北九州市で新型コロナウイルスの感染者の増加が続いている背景には、従来なら対象外だった無症状の濃厚接触者にもPCR検査を行っていることがある。感染拡大を早期に食い止める狙いがあり、厚生労働省も今後、全ての濃厚接触者に検査を実施する意向を都道府県に伝えた。こうした検査拡充は埋没していた感染者を急激に顕在化させる恐れがある一方、第2波の兆候を的確に察知できることが期待される。

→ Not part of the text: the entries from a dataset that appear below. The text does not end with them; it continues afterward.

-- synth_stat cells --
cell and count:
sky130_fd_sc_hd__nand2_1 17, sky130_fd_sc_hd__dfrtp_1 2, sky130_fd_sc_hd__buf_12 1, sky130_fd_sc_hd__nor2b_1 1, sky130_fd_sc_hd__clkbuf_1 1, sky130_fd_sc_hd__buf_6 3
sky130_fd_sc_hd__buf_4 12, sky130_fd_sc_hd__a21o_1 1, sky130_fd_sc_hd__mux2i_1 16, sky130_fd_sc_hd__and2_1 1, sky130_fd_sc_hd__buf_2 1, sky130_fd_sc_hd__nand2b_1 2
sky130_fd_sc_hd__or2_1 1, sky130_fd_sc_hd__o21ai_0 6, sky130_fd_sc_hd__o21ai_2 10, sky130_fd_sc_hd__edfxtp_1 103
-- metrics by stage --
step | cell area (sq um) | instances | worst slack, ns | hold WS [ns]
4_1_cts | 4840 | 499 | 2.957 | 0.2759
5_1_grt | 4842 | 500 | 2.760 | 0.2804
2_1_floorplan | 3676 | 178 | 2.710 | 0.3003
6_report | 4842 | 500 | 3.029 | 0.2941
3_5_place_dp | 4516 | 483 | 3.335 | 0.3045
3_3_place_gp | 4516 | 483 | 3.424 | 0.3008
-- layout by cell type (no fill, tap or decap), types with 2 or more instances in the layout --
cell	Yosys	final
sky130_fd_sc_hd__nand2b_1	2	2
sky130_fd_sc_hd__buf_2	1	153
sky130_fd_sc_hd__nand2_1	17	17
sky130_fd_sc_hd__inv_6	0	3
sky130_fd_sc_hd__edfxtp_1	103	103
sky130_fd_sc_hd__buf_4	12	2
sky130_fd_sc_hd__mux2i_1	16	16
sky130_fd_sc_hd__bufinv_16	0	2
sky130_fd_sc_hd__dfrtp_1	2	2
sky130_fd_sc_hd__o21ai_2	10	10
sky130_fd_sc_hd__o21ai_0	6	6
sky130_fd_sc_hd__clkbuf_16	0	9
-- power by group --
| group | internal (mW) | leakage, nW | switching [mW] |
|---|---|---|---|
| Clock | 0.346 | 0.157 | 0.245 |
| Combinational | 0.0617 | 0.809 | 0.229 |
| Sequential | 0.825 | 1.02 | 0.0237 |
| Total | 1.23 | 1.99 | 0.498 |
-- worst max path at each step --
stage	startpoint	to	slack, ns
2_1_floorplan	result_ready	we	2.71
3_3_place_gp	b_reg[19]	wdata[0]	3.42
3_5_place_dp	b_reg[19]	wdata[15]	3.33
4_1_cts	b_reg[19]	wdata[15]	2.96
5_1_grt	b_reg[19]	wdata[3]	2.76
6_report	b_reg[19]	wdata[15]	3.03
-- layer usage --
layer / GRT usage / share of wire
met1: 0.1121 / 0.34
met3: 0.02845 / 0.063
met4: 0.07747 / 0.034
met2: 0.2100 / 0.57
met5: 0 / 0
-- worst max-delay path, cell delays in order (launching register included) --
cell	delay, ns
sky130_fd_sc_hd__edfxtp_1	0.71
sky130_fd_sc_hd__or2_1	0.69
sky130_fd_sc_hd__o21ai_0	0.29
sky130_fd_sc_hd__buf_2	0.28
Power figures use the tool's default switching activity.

北九州市では5月23日から連日感染が確認され、今月1日までの感染者計113人のうち感染経路不明が36人、その同僚ら濃厚接触者が77人。濃厚接触者の中では、少なくとも7割にあたる54人はPCR検査時に無症状だった。
市はこれまで濃厚接触者の場合、無症状であれば2週間の自宅待機と経過観察としていたが、感染の再拡大の兆候を受け「集団感染の芽を早めにつぶす必要がある」(担当者)と判断。症状の有無にかかわらず、濃厚接触者全員を検査対象とすることを決めた。
4月末までに感染者が一度収束したほか、5月2日にドライブスルー方式の検査が運用開始するなど検査態勢に余裕が出ていたことも決断を後押し。現在は市だけで1日96件の検査能力があり、不足分は福岡県や福岡市が数十件補う態勢も整っているという。
結果的に、医療機関3カ所と介護施設1カ所でクラスター(感染者集団)が発生し、市立小学校でも無症状の4人を含む児童5人の感染が発覚した。一方で、感染経路不明の割合は日ごとに下がり、現在は3割程度に落ち着いている。
市の担当者は「無症状の感染者を早い段階で捕捉し、病院や療養施設に隔離することで3次感染を防げる。今後は感染者増大の速度が収まっていくことを期待している」と話した。